#### Exercise instructions
From the data below, retype exactly the lines starting with the one that contains "flow/flow/run.sh (new file)" and ending with the one that contains "- clock-buffer cell count increases by 3", both included.

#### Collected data
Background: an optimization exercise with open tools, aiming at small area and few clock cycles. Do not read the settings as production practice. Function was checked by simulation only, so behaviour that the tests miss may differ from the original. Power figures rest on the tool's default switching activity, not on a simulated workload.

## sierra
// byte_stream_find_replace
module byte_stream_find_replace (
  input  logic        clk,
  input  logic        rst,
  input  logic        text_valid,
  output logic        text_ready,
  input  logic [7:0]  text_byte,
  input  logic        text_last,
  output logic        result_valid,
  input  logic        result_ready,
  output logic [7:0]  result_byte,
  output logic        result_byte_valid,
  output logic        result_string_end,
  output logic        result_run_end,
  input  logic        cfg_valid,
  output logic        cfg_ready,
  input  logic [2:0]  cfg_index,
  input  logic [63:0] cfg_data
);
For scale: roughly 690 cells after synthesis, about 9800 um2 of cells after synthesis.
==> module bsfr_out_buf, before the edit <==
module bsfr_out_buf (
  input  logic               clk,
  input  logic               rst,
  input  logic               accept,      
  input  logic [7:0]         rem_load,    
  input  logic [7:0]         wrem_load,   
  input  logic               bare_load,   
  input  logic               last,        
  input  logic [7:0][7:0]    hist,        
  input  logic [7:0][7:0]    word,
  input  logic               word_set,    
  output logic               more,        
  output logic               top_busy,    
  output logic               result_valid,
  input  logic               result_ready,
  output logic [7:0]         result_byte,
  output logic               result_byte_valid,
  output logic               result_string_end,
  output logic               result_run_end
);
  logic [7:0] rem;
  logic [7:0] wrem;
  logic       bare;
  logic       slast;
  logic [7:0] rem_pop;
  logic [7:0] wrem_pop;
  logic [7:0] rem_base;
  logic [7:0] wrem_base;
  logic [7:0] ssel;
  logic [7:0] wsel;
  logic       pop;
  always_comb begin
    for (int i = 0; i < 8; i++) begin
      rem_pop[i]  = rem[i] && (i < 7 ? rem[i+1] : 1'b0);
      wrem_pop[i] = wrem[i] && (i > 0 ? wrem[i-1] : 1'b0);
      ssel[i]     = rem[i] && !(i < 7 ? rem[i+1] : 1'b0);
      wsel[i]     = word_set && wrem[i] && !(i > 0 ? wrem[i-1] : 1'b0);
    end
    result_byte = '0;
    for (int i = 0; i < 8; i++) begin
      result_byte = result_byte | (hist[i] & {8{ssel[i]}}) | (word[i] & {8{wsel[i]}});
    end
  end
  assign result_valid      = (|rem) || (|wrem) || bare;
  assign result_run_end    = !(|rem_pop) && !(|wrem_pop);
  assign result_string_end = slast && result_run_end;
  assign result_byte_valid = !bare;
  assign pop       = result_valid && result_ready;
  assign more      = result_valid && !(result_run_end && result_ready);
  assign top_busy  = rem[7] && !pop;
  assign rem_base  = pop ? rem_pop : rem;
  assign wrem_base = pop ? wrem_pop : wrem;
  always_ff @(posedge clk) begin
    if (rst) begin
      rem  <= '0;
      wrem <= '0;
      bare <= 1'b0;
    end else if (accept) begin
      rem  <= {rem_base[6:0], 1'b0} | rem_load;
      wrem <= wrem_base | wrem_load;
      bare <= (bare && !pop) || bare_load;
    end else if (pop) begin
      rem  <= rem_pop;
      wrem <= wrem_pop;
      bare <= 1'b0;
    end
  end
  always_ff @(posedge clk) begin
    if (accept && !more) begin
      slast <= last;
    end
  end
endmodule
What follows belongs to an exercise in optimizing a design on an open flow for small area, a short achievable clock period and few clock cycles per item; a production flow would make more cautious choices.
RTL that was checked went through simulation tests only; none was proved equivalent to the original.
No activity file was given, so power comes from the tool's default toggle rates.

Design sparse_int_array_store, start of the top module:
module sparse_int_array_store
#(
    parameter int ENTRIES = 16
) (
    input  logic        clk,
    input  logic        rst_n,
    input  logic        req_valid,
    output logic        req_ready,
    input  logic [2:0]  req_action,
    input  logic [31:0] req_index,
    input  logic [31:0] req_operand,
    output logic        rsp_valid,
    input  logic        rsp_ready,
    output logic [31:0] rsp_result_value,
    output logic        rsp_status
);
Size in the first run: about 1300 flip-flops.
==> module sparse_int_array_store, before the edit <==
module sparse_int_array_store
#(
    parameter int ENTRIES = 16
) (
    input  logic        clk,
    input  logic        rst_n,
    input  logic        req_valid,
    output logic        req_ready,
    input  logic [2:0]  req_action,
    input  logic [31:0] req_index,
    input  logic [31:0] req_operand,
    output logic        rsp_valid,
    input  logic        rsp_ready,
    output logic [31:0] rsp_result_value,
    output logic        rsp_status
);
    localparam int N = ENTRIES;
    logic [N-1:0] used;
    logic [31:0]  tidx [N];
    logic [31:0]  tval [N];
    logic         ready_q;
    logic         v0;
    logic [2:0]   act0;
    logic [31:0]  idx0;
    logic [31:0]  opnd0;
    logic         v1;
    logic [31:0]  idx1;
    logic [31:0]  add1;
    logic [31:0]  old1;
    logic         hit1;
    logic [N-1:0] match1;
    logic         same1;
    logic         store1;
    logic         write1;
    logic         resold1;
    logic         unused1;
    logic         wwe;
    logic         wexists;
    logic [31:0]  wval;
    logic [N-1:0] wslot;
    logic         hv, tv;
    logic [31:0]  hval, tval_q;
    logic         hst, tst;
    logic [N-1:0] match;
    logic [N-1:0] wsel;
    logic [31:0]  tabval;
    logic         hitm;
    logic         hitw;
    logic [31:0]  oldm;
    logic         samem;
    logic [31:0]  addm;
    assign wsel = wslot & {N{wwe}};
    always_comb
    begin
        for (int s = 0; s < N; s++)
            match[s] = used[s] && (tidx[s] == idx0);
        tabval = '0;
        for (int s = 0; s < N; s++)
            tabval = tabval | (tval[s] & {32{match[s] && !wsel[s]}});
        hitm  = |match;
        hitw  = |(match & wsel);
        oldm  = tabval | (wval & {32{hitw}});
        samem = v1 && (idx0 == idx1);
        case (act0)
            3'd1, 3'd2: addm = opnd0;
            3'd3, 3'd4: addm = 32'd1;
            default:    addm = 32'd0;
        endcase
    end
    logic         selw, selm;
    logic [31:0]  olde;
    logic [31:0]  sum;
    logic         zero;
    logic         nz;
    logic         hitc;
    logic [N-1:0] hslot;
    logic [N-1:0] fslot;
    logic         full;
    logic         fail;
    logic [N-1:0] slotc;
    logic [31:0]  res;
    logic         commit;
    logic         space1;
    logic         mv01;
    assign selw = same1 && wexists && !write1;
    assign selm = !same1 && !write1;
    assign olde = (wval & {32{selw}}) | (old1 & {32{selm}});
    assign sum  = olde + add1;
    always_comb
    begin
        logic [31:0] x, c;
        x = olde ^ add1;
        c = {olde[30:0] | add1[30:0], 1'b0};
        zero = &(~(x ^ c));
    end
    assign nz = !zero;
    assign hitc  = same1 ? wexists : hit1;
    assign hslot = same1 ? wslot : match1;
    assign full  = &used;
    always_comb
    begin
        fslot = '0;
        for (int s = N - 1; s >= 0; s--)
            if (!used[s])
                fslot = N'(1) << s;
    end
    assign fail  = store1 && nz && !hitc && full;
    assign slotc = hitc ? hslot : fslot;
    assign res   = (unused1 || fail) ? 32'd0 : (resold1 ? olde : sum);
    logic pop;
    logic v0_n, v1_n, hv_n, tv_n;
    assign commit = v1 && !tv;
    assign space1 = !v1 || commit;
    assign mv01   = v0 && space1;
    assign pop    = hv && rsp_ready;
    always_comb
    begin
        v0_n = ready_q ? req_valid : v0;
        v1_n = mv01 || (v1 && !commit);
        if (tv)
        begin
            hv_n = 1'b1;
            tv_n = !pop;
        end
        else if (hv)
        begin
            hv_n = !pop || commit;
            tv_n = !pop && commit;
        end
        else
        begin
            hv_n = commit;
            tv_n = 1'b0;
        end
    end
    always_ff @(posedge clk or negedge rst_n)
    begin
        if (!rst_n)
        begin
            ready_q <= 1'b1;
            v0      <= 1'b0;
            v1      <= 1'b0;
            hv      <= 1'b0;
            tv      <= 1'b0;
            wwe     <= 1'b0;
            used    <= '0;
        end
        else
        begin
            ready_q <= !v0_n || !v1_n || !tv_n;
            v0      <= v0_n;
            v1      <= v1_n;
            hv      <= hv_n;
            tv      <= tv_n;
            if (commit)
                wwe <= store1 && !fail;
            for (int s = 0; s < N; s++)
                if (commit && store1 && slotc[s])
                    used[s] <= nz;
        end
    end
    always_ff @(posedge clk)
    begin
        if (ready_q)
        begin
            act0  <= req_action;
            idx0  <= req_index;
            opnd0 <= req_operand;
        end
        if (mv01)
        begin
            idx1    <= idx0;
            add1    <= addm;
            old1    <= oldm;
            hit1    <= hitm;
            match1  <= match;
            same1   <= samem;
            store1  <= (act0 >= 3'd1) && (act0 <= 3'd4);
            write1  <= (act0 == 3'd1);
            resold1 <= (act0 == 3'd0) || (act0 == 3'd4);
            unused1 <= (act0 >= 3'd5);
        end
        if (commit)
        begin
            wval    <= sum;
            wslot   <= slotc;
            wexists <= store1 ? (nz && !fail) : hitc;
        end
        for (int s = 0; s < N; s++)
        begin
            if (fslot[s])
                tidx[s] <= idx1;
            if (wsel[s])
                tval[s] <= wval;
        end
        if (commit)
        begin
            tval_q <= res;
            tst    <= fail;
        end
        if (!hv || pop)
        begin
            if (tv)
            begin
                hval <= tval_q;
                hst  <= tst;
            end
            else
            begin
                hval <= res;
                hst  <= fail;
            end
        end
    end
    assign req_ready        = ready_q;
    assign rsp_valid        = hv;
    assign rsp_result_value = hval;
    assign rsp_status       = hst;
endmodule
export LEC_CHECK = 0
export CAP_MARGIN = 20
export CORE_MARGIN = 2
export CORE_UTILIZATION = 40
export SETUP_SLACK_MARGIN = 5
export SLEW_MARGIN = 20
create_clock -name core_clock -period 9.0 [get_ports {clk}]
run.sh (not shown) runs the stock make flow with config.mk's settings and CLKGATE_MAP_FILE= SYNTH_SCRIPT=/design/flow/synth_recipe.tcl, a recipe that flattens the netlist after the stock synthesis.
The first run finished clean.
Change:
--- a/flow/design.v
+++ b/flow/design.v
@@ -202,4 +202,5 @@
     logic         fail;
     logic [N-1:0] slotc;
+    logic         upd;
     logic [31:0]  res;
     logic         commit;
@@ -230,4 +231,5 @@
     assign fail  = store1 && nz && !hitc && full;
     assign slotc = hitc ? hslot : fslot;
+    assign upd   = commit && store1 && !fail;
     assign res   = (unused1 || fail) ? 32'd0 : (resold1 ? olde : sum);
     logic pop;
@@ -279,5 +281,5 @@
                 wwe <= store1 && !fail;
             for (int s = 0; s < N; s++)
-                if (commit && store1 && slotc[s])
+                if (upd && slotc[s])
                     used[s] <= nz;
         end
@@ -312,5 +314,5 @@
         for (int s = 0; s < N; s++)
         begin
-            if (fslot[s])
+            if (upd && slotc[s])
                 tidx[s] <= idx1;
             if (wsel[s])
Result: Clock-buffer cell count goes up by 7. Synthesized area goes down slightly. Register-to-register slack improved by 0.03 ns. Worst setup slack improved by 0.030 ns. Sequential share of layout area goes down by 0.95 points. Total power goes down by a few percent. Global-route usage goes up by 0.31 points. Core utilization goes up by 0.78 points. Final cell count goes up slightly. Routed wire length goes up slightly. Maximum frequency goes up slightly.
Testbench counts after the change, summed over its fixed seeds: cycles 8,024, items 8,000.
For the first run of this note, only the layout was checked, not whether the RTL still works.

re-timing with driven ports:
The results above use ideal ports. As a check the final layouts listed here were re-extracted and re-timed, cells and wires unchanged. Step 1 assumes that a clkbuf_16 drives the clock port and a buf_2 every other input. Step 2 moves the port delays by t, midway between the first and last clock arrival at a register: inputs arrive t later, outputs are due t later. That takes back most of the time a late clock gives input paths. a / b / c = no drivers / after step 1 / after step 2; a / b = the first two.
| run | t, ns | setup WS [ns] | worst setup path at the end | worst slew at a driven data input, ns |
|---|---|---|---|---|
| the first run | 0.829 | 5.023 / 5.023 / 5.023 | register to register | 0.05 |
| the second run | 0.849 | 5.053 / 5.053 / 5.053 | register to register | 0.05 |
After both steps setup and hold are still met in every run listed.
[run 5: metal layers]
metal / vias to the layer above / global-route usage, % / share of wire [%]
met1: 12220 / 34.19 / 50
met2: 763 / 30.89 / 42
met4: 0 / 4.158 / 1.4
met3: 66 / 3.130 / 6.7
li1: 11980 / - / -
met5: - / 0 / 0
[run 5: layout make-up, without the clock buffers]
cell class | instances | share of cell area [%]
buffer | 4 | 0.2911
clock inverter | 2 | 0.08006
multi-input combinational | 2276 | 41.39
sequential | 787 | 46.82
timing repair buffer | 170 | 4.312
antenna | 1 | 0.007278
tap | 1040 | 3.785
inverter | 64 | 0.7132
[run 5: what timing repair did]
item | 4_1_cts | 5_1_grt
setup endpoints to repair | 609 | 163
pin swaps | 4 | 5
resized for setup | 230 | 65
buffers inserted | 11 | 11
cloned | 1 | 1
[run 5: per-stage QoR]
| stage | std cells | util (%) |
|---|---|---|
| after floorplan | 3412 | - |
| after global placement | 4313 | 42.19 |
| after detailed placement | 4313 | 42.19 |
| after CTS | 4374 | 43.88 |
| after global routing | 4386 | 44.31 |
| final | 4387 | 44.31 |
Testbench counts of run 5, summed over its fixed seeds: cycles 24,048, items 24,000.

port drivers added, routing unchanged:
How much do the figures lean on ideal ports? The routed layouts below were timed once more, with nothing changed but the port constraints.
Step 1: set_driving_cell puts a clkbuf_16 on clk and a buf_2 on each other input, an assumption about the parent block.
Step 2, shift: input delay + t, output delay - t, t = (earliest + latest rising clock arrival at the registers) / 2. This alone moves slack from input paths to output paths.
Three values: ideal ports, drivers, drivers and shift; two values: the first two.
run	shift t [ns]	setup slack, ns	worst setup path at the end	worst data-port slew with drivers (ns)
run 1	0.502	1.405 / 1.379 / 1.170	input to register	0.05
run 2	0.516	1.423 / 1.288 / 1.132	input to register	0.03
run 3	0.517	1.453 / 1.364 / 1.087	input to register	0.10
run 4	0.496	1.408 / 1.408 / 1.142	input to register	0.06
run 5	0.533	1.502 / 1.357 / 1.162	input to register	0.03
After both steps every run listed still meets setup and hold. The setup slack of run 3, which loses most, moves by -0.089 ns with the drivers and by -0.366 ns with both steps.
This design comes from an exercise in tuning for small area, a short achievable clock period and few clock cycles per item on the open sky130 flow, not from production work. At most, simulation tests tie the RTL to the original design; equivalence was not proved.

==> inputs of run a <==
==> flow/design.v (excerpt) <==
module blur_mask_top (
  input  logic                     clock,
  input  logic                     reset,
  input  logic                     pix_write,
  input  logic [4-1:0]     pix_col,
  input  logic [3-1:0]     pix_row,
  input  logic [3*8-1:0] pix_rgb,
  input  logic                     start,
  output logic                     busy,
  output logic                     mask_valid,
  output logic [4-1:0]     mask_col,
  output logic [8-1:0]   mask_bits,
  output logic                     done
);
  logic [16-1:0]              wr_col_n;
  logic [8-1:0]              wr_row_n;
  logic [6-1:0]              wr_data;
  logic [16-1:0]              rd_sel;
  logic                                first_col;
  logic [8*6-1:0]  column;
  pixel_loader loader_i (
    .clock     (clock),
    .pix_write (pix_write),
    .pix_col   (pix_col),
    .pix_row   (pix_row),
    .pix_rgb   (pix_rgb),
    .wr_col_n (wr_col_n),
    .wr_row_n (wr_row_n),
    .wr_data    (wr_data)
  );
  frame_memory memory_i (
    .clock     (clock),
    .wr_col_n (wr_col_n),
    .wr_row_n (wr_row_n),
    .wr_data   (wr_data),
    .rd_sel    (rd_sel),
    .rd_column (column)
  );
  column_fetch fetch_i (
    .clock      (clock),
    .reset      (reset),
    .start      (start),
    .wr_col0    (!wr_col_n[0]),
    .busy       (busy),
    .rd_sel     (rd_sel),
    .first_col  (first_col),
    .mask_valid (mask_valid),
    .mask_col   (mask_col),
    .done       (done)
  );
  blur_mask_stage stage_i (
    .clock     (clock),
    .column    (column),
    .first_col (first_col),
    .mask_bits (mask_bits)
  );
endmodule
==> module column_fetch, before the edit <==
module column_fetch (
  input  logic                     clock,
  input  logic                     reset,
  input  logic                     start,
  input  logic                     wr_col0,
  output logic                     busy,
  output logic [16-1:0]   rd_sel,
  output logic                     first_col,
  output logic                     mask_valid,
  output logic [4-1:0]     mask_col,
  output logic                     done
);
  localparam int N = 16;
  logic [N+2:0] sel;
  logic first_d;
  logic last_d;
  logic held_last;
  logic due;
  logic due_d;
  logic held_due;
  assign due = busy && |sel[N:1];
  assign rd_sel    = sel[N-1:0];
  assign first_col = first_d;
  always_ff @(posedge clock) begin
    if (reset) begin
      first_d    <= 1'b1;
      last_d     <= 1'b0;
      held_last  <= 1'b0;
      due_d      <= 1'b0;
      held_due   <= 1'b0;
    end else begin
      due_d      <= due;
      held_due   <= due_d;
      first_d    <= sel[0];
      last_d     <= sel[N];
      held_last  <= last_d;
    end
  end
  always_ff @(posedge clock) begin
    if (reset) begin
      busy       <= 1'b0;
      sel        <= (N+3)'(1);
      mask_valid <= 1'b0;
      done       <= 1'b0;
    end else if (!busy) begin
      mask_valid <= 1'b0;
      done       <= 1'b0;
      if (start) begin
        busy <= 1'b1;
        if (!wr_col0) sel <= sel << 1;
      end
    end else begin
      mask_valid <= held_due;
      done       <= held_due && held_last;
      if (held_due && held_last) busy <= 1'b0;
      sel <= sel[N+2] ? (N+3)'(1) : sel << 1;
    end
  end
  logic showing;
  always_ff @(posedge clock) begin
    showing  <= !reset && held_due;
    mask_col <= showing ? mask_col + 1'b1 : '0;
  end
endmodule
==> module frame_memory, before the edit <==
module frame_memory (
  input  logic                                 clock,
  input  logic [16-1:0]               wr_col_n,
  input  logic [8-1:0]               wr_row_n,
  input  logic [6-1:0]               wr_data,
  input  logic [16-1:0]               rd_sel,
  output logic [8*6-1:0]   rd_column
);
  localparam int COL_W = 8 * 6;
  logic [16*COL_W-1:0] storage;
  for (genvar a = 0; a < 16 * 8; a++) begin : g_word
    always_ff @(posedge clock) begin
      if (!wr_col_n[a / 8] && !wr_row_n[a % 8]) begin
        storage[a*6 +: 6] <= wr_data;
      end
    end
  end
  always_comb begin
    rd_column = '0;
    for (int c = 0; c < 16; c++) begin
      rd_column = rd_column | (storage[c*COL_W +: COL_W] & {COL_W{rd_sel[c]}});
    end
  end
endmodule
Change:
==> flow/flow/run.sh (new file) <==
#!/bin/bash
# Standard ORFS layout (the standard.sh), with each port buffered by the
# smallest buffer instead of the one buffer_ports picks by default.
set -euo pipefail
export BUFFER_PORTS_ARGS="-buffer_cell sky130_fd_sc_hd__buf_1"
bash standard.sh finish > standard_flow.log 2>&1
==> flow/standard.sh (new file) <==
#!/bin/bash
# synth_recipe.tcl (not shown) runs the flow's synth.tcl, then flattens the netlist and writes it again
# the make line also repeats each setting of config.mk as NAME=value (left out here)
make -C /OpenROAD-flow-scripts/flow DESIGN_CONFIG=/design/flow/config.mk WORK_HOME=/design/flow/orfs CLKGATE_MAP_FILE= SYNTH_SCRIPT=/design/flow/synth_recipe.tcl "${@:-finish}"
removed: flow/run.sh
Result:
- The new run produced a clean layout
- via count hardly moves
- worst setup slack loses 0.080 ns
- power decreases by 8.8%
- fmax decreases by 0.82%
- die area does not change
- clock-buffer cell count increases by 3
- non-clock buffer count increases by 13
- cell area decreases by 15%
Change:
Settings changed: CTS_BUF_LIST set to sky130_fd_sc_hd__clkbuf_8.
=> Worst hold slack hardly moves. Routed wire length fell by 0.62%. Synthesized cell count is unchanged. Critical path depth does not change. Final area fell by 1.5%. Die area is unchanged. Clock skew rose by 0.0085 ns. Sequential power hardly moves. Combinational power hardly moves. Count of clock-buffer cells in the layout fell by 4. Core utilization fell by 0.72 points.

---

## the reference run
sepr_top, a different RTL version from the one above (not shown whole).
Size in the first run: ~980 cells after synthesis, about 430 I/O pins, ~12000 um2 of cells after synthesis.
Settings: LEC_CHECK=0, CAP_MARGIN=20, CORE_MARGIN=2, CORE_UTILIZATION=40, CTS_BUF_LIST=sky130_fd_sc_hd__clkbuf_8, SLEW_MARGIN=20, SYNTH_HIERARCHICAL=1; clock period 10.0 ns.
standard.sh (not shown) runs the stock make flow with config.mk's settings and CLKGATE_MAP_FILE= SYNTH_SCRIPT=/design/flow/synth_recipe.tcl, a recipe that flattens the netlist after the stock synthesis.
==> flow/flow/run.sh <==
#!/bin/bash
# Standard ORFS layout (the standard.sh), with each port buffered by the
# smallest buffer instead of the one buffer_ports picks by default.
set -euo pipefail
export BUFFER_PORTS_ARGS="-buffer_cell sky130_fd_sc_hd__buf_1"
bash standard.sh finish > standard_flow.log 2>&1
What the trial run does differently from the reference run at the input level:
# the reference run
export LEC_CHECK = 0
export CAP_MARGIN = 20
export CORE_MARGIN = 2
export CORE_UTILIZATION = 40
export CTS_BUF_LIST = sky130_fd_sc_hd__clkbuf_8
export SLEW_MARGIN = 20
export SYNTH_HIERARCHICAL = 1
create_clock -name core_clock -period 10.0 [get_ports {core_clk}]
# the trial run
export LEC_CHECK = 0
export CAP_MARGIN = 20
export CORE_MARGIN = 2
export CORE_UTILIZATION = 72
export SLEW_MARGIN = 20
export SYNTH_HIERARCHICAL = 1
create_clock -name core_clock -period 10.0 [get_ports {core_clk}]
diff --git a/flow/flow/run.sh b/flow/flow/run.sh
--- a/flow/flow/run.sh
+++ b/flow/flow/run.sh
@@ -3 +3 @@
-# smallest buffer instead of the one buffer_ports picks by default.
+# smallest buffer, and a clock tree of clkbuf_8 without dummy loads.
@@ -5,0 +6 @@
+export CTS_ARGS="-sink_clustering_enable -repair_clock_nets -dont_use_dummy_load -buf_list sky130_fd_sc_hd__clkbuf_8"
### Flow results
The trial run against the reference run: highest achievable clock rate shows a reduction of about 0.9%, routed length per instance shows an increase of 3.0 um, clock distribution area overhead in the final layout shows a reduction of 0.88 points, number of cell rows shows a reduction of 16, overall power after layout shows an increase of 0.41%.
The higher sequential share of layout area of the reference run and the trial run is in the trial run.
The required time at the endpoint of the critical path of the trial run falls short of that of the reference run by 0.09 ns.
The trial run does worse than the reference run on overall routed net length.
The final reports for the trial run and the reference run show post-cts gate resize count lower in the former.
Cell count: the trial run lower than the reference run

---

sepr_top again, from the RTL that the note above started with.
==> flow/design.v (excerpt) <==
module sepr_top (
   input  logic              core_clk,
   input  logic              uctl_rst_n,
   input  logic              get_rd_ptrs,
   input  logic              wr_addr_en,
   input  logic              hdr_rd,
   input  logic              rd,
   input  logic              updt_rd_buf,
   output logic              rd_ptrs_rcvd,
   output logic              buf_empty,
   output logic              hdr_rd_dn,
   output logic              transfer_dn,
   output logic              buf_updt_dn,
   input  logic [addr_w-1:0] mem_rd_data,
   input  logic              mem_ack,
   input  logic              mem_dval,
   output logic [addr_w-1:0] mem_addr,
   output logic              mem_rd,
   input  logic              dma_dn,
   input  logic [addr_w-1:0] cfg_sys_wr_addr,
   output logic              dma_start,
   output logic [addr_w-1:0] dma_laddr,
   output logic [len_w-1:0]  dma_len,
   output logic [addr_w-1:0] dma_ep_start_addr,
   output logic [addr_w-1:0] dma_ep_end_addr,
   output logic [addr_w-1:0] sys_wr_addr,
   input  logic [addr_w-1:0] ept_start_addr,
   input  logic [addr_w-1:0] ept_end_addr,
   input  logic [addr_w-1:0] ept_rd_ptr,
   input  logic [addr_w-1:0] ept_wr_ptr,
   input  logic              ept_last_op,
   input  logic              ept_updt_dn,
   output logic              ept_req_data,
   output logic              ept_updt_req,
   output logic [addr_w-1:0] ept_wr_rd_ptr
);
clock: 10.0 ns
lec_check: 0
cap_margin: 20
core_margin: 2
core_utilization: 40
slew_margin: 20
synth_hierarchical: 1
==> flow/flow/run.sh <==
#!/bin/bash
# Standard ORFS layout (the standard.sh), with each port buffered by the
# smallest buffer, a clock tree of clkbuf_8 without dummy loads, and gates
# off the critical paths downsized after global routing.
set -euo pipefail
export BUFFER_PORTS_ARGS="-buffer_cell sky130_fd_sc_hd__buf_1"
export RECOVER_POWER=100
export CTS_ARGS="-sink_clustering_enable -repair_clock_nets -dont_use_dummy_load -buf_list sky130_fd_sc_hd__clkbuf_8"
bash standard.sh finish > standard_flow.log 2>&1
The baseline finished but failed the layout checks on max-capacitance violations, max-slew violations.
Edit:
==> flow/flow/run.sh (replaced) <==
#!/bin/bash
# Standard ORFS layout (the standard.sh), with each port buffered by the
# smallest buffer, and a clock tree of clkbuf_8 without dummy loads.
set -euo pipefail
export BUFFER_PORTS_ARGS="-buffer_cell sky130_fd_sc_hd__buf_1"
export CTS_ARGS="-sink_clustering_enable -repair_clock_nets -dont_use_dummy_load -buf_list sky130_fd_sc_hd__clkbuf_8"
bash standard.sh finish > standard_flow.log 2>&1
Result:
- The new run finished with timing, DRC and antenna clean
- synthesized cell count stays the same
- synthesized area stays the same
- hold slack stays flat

#### Result for this task
==> flow/flow/run.sh (new file) <==
#!/bin/bash
# Standard ORFS layout (the standard.sh), with each port buffered by the
# smallest buffer instead of the one buffer_ports picks by default.
set -euo pipefail
export BUFFER_PORTS_ARGS="-buffer_cell sky130_fd_sc_hd__buf_1"
bash standard.sh finish > standard_flow.log 2>&1
==> flow/standard.sh (new file) <==
#!/bin/bash
# synth_recipe.tcl (not shown) runs the flow's synth.tcl, then flattens the netlist and writes it again
# the make line also repeats each setting of config.mk as NAME=value (left out here)
make -C /OpenROAD-flow-scripts/flow DESIGN_CONFIG=/design/flow/config.mk WORK_HOME=/design/flow/orfs CLKGATE_MAP_FILE= SYNTH_SCRIPT=/design/flow/synth_recipe.tcl "${@:-finish}"
removed: flow/run.sh
Result:
- The new run produced a clean layout
- via count hardly moves
- worst setup slack loses 0.080 ns
- power decreases by 8.8%
- fmax decreases by 0.82%
- die area does not change
- clock-buffer cell count increases by 3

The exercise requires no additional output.